Source information:
________

[config.mk]
export PLATFORM = sky130hd
export DESIGN_NAME = keylab_top
export DESIGN_NICKNAME = d
export VERILOG_FILES = /design/src/keylab_pkg.sv /design/src/cursor_mover.sv /design/src/key_hold_bank.sv /design/src/keylab_top.sv /design/src/lfsr_ticker.sv /design/src/scan_event_decoder.sv
export VERILOG_INCLUDE_DIRS = /design/src /design/src/src
export SDC_FILE = /design/constraint.sdc
export NUM_CORES = 1
export LEC_CHECK = 0
export BUFFER_PORTS_ARGS = -buffer_cell sky130_fd_sc_hd__clkbuf_2
export CAP_MARGIN = 5
export CORE_MARGIN = 2
export CORE_UTILIZATION = 53
export DETAILED_ROUTE_END_ITERATION = 8
export GPL_TIMING_DRIVEN = 1
export HOLD_SLACK_MARGIN = 0.12
export PLACE_DENSITY = 0.73
export SETUP_SLACK_MARGIN = 0.05
export SLEW_MARGIN = 10
export SYNTH_ARGS = -nofsm -noshare
export SYNTH_HDL_FRONTEND = slang
export SYNTH_HIERARCHICAL = 1
export SYNTH_SLANG_ARGS = --single-unit
export TNS_END_PERCENT = 10
[constraint.sdc]
create_clock -name CLK_25MHZ -period 2.8 [get_ports CLK_25MHZ]
set_clock_uncertainty 0.2 [all_clocks]
set_input_delay 0.56 -clock CLK_25MHZ [delete_from_list [all_inputs] [get_ports CLK_25MHZ]]
set_output_delay 0.56 -clock CLK_25MHZ [all_outputs]
set_load 0.005 [all_outputs]
[src/keylab_consts.svh]
`ifndef KEYLAB_CONSTS_SVH
`define KEYLAB_CONSTS_SVH

//////////////////////////////////////////////////////////////////////
// keyboard event codes, break code is make code with bit 7 set
//////////////////////////////////////////////////////////////////////
`define SC_MAKE_DOWN_ARROW    8'h72
`define SC_BREAK_DOWN_ARROW   8'hF2
`define SC_MAKE_UP_ARROW      8'h75
`define SC_BREAK_UP_ARROW     8'hF5
`define SC_MAKE_RIGHT_ARROW   8'h74
`define SC_BREAK_RIGHT_ARROW  8'hF4
`define SC_MAKE_LEFT_ARROW    8'h6B
`define SC_BREAK_LEFT_ARROW   8'hEB
`define SC_MAKE_SPACE         8'h29
`define SC_BREAK_SPACE        8'hA9
`define SC_MAKE_M             8'h3A
`define SC_BREAK_M            8'hBA
`define SC_MAKE_N             8'h31
`define SC_BREAK_N            8'hB1
`define SC_MAKE_F2            8'h06
`define SC_BREAK_F2           8'h86
`define SC_MAKE_F1            8'h05
`define SC_BREAK_F1           8'h85
`define SC_MAKE_8             8'h3E
`define SC_BREAK_8            8'hBE
`define SC_MAKE_7             8'h3D
`define SC_BREAK_7            8'hBD
`define SC_MAKE_6             8'h36
`define SC_BREAK_6            8'hB6
`define SC_MAKE_5             8'h2E
`define SC_BREAK_5            8'hAE
`define SC_MAKE_4             8'h25
`define SC_BREAK_4            8'hA5
`define SC_MAKE_3             8'h26
`define SC_BREAK_3            8'hA6
`define SC_MAKE_2             8'h1E
`define SC_BREAK_2            8'h9E
`define SC_MAKE_1             8'h16
`define SC_BREAK_1            8'h96

//////////////////////////////////////////////////////////////////////
// key numbers, same bit order as the keyboard_keys word
//////////////////////////////////////////////////////////////////////
`define KEY_DOWN    5'd0
`define KEY_UP      5'd1
`define KEY_RIGHT   5'd2
`define KEY_LEFT    5'd3
`define KEY_SPACE   5'd4
`define KEY_M       5'd5
`define KEY_N       5'd6
`define KEY_F2      5'd7
`define KEY_F1      5'd8
`define KEY_8       5'd9
`define KEY_7       5'd10
`define KEY_6       5'd11
`define KEY_5       5'd12
`define KEY_4       5'd13
`define KEY_3       5'd14
`define KEY_2       5'd15
`define KEY_1       5'd16

`define KEY_COUNT      17
`define KEY_WORD_BITS  32

`define SCREEN_W       10'd640
`define SCREEN_H       10'd480
`define CURSOR_HOME_X  10'd320
`define CURSOR_HOME_Y  10'd240

`define PALETTE_0  12'hFFF   // white
`define PALETTE_1  12'hF00   // red
`define PALETTE_2  12'h0F0   // green
`define PALETTE_3  12'h00F   // blue

`define LFSR_SEED  5'b00001

`define DEFAULT_TICK_CYCLES       25000000   // 1 Hz at 25 MHz
`define DEFAULT_STEP_CYCLES       250000
`define DEFAULT_SLOW_STEP_CYCLES  1000000

`endif

[src/keylab_pkg.sv]
`default_nettype none

`include "keylab_consts.svh"

package keylab_pkg;

  typedef logic [4:0] key_num_t;

  // named view of the held-key word, msb first
  typedef struct packed {
    logic [`KEY_WORD_BITS-`KEY_COUNT-1:0] reserved;
    logic key_1;
    logic key_2;
    logic key_3;
    logic key_4;
    logic key_5;
    logic key_6;
    logic key_7;
    logic key_8;
    logic f1;
    logic f2;
    logic n;
    logic m;
    logic space;
    logic left;
    logic right;
    logic up;
    logic down;   // bit 0
  } held_keys_t;

  typedef union packed {
    logic [`KEY_WORD_BITS-1:0] bits;   // indexed by key number
    held_keys_t                keys;
  } key_word_u;

endpackage

`default_nettype wire

[src/cursor_mover.sv]
`timescale 1ns/1ns
`default_nettype none

`include "keylab_consts.svh"

module cursor_mover
  import keylab_pkg::*;
#(
  parameter int unsigned step_cycles      = `DEFAULT_STEP_CYCLES,
  parameter int unsigned slow_step_cycles = `DEFAULT_SLOW_STEP_CYCLES
) (
  input  logic        CLK_25MHZ,
  input  logic        reset_from_key,
  input  key_word_u   held,
  output logic [9:0]  pointer_x,
  output logic [9:0]  pointer_y,
  output logic [11:0] cursor_rgb
);

  localparam logic [31:0] fast_period = step_cycles;
  localparam logic [31:0] slow_period = slow_step_cycles;

  logic [31:0] step_cnt;
  logic [31:0] period;
  logic        any_arrow;
  logic        step;
  logic        go_left;
  logic        go_right;
  logic        go_up;
  logic        go_down;
  logic        space_q;
  logic [1:0]  pal_idx;

  // opposite arrows cancel
  assign go_right  = held.keys.right & ~held.keys.left;
  assign go_left   = held.keys.left  & ~held.keys.right;
  assign go_down   = held.keys.down  & ~held.keys.up;
  assign go_up     = held.keys.up    & ~held.keys.down;
  assign any_arrow = held.keys.left | held.keys.right | held.keys.up | held.keys.down;

  assign period = held.keys.m ? slow_period : fast_period;   // m held means slow
  assign step   = any_arrow && (step_cnt >= period - 32'd1);  // >= covers slow to fast switch

  //////////////////////////////////////////////////////////////////////
  // step timing
  //////////////////////////////////////////////////////////////////////
  always_ff @(posedge CLK_25MHZ) begin
    if (reset_from_key) begin
      step_cnt <= '0;
    end else if (!any_arrow || step) begin
      step_cnt <= '0;
    end else begin
      step_cnt <= step_cnt + 32'd1;
    end
  end

  always_ff @(posedge CLK_25MHZ) begin
    if (reset_from_key) begin
      pointer_x <= `CURSOR_HOME_X;
      pointer_y <= `CURSOR_HOME_Y;
    end else if (step) begin
      if (go_right && pointer_x < `SCREEN_W - 10'd1) begin
        pointer_x <= pointer_x + 10'd1;
      end else if (go_left && pointer_x != 10'd0) begin
        pointer_x <= pointer_x - 10'd1;
      end
      if (go_down && pointer_y < `SCREEN_H - 10'd1) begin   // y grows downward
        pointer_y <= pointer_y + 10'd1;
      end else if (go_up && pointer_y != 10'd0) begin
        pointer_y <= pointer_y - 10'd1;
      end
    end
  end

  //////////////////////////////////////////////////////////////////////
  // colour cycling on space press
  //////////////////////////////////////////////////////////////////////
  always_ff @(posedge CLK_25MHZ) begin
    if (reset_from_key) begin
      space_q <= 1'b0;
      pal_idx <= 2'd0;
    end else begin
      space_q <= held.keys.space;
      if (held.keys.space && !space_q) begin
        pal_idx <= pal_idx + 2'd1;   // wraps 3 -> 0
      end
    end
  end

  always_comb begin
    case (pal_idx)
      2'd0:    cursor_rgb = `PALETTE_0;
      2'd1:    cursor_rgb = `PALETTE_1;
      2'd2:    cursor_rgb = `PALETTE_2;
      default: cursor_rgb = `PALETTE_3;
    endcase
  end

  a_on_screen: assert property (@(posedge CLK_25MHZ) disable iff (reset_from_key)
    (pointer_x < `SCREEN_W) && (pointer_y < `SCREEN_H));

endmodule

`default_nettype wire

[src/key_hold_bank.sv]
`timescale 1ns/1ns
`default_nettype none

`include "keylab_consts.svh"

module key_hold_bank
  import keylab_pkg::*;
(
  input  logic      CLK_25MHZ,
  input  logic      reset_from_key,
  input  logic      key_strobe,
  input  key_num_t  key_num,
  input  logic      key_make,
  output key_word_u held
);

  key_word_u held_q;

  //////////////////////////////////////////////////////////////////////
  // one held bit per tracked key
  //////////////////////////////////////////////////////////////////////
  always_ff @(posedge CLK_25MHZ) begin
    if (reset_from_key) begin
      held_q.bits <= '0;
    end else if (key_strobe) begin
      held_q.bits[key_num] <= key_make;   // repeat press or stray release is a no-op
    end
  end

  assign held = held_q;

  // a bad key number from the decoder would show up here
  a_reserved_zero: assert property (@(posedge CLK_25MHZ) disable iff (reset_from_key)
    held.keys.reserved == '0);

endmodule

`default_nettype wire

[src/keylab_top.sv]
`timescale 1ns/1ns
`default_nettype none

`include "keylab_consts.svh"

module keylab_top
  import keylab_pkg::*;
#(
  parameter int unsigned tick_cycles      = `DEFAULT_TICK_CYCLES,
  parameter int unsigned step_cycles      = `DEFAULT_STEP_CYCLES,
  parameter int unsigned slow_step_cycles = `DEFAULT_SLOW_STEP_CYCLES
) (
  input  logic        CLK_25MHZ,
  input  logic        reset_from_key,
  input  logic        event_ready,
  input  logic [7:0]  event_type,
  output key_word_u   keyboard_keys,
  output logic [9:0]  pointer_x,
  output logic [9:0]  pointer_y,
  output logic [11:0] cursor_rgb,
  output logic [4:0]  lfsr_state,
  output logic        lfsr_heartbeat
);

  logic     key_strobe;
  key_num_t key_num;
  logic     key_make;

  //////////////////////////////////////////////////////////////////////
  // keyboard path
  //////////////////////////////////////////////////////////////////////
  scan_event_decoder u_decoder (
    .CLK_25MHZ      (CLK_25MHZ),
    .reset_from_key (reset_from_key),
    .event_ready    (event_ready),
    .event_type     (event_type),
    .key_strobe     (key_strobe),
    .key_num        (key_num),
    .key_make       (key_make)
  );

  key_hold_bank u_bank (
    .CLK_25MHZ      (CLK_25MHZ),
    .reset_from_key (reset_from_key),
    .key_strobe     (key_strobe),
    .key_num        (key_num),
    .key_make       (key_make),
    .held           (keyboard_keys)
  );

  cursor_mover #(
    .step_cycles      (step_cycles),
    .slow_step_cycles (slow_step_cycles)
  ) u_cursor (
    .CLK_25MHZ      (CLK_25MHZ),
    .reset_from_key (reset_from_key),
    .held           (keyboard_keys),
    .pointer_x      (pointer_x),
    .pointer_y      (pointer_y),
    .cursor_rgb     (cursor_rgb)
  );

  // led side function
  lfsr_ticker #(
    .tick_cycles (tick_cycles)
  ) u_ticker (
    .CLK_25MHZ      (CLK_25MHZ),
    .reset_from_key (reset_from_key),
    .lfsr_state     (lfsr_state),
    .lfsr_heartbeat (lfsr_heartbeat)
  );

endmodule

`default_nettype wire

[src/lfsr_ticker.sv]
`timescale 1ns/1ns
`default_nettype none

`include "keylab_consts.svh"

module lfsr_ticker #(
  parameter int unsigned tick_cycles = `DEFAULT_TICK_CYCLES
) (
  input  logic       CLK_25MHZ,
  input  logic       reset_from_key,
  output logic [4:0] lfsr_state,
  output logic       lfsr_heartbeat
);

  localparam logic [31:0] tick_last = tick_cycles - 1;

  logic [31:0] div_cnt;
  logic        tick;

  assign tick = (div_cnt == tick_last);

  // divider
  always_ff @(posedge CLK_25MHZ) begin
    if (reset_from_key || tick) begin
      div_cnt <= '0;
    end else begin
      div_cnt <= div_cnt + 32'd1;
    end
  end

  //////////////////////////////////////////////////////////////////////
  // x^5 + x^3 + 1, shift left, 31 states
  //////////////////////////////////////////////////////////////////////
  always_ff @(posedge CLK_25MHZ) begin
    if (reset_from_key) begin
      lfsr_state     <= `LFSR_SEED;
      lfsr_heartbeat <= 1'b0;
    end else if (tick) begin
      lfsr_state     <= {lfsr_state[3:0], lfsr_state[4] ^ lfsr_state[2]};
      lfsr_heartbeat <= ~lfsr_heartbeat;   // led blink
    end
  end

  // all-zero state would lock up
  a_lfsr_nonzero: assert property (@(posedge CLK_25MHZ) disable iff (reset_from_key)
    lfsr_state != 5'd0);

endmodule

`default_nettype wire

[src/scan_event_decoder.sv]
`timescale 1ns/1ns
`default_nettype none

`include "keylab_consts.svh"

module scan_event_decoder
  import keylab_pkg::*;
(
  input  logic       CLK_25MHZ,
  input  logic       reset_from_key,
  input  logic       event_ready,
  input  logic [7:0] event_type,
  output logic       key_strobe,
  output key_num_t   key_num,
  output logic       key_make
);

  // {hit, make, key number}
  logic [6:0] dec;

  //////////////////////////////////////////////////////////////////////
  // code table lookup
  //////////////////////////////////////////////////////////////////////
  always_comb begin
    case (event_type)
      `SC_MAKE_DOWN_ARROW:   dec = {1'b1, 1'b1, `KEY_DOWN};
      `SC_BREAK_DOWN_ARROW:  dec = {1'b1, 1'b0, `KEY_DOWN};
      `SC_MAKE_UP_ARROW:     dec = {1'b1, 1'b1, `KEY_UP};
      `SC_BREAK_UP_ARROW:    dec = {1'b1, 1'b0, `KEY_UP};
      `SC_MAKE_RIGHT_ARROW:  dec = {1'b1, 1'b1, `KEY_RIGHT};
      `SC_BREAK_RIGHT_ARROW: dec = {1'b1, 1'b0, `KEY_RIGHT};
      `SC_MAKE_LEFT_ARROW:   dec = {1'b1, 1'b1, `KEY_LEFT};
      `SC_BREAK_LEFT_ARROW:  dec = {1'b1, 1'b0, `KEY_LEFT};
      `SC_MAKE_SPACE:        dec = {1'b1, 1'b1, `KEY_SPACE};
      `SC_BREAK_SPACE:       dec = {1'b1, 1'b0, `KEY_SPACE};
      `SC_MAKE_M:            dec = {1'b1, 1'b1, `KEY_M};
      `SC_BREAK_M:           dec = {1'b1, 1'b0, `KEY_M};
      `SC_MAKE_N:            dec = {1'b1, 1'b1, `KEY_N};
      `SC_BREAK_N:           dec = {1'b1, 1'b0, `KEY_N};
      `SC_MAKE_F2:           dec = {1'b1, 1'b1, `KEY_F2};
      `SC_BREAK_F2:          dec = {1'b1, 1'b0, `KEY_F2};
      `SC_MAKE_F1:           dec = {1'b1, 1'b1, `KEY_F1};
      `SC_BREAK_F1:          dec = {1'b1, 1'b0, `KEY_F1};
      `SC_MAKE_8:            dec = {1'b1, 1'b1, `KEY_8};
      `SC_BREAK_8:           dec = {1'b1, 1'b0, `KEY_8};
      `SC_MAKE_7:            dec = {1'b1, 1'b1, `KEY_7};
      `SC_BREAK_7:           dec = {1'b1, 1'b0, `KEY_7};
      `SC_MAKE_6:            dec = {1'b1, 1'b1, `KEY_6};
      `SC_BREAK_6:           dec = {1'b1, 1'b0, `KEY_6};
      `SC_MAKE_5:            dec = {1'b1, 1'b1, `KEY_5};
      `SC_BREAK_5:           dec = {1'b1, 1'b0, `KEY_5};
      `SC_MAKE_4:            dec = {1'b1, 1'b1, `KEY_4};
      `SC_BREAK_4:           dec = {1'b1, 1'b0, `KEY_4};
      `SC_MAKE_3:            dec = {1'b1, 1'b1, `KEY_3};
      `SC_BREAK_3:           dec = {1'b1, 1'b0, `KEY_3};
      `SC_MAKE_2:            dec = {1'b1, 1'b1, `KEY_2};
      `SC_BREAK_2:           dec = {1'b1, 1'b0, `KEY_2};
      `SC_MAKE_1:            dec = {1'b1, 1'b1, `KEY_1};
      `SC_BREAK_1:           dec = {1'b1, 1'b0, `KEY_1};
      default:               dec = '0;   // untracked key
    endcase
  end

  always_ff @(posedge CLK_25MHZ) begin
    if (reset_from_key) begin
      key_strobe <= 1'b0;
    end else begin
      key_strobe <= event_ready & dec[6];
    end
  end

  // payload only loads on a hit
  always_ff @(posedge CLK_25MHZ) begin
    if (event_ready && dec[6]) begin
      key_make <= dec[5];
      key_num  <= dec[4:0];
    end
  end

  a_key_num_range: assert property (@(posedge CLK_25MHZ) disable iff (reset_from_key)
    key_strobe |-> (key_num < `KEY_COUNT));

endmodule

`default_nettype wire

________

Problem details:
The lines to report are those in the material above that contain the word "disable"; copy every one of them.

Final answer:
  a_on_screen: assert property (@(posedge CLK_25MHZ) disable iff (reset_from_key)
  a_reserved_zero: assert property (@(posedge CLK_25MHZ) disable iff (reset_from_key)
  a_lfsr_nonzero: assert property (@(posedge CLK_25MHZ) disable iff (reset_from_key)
  a_key_num_range: assert property (@(posedge CLK_25MHZ) disable iff (reset_from_key)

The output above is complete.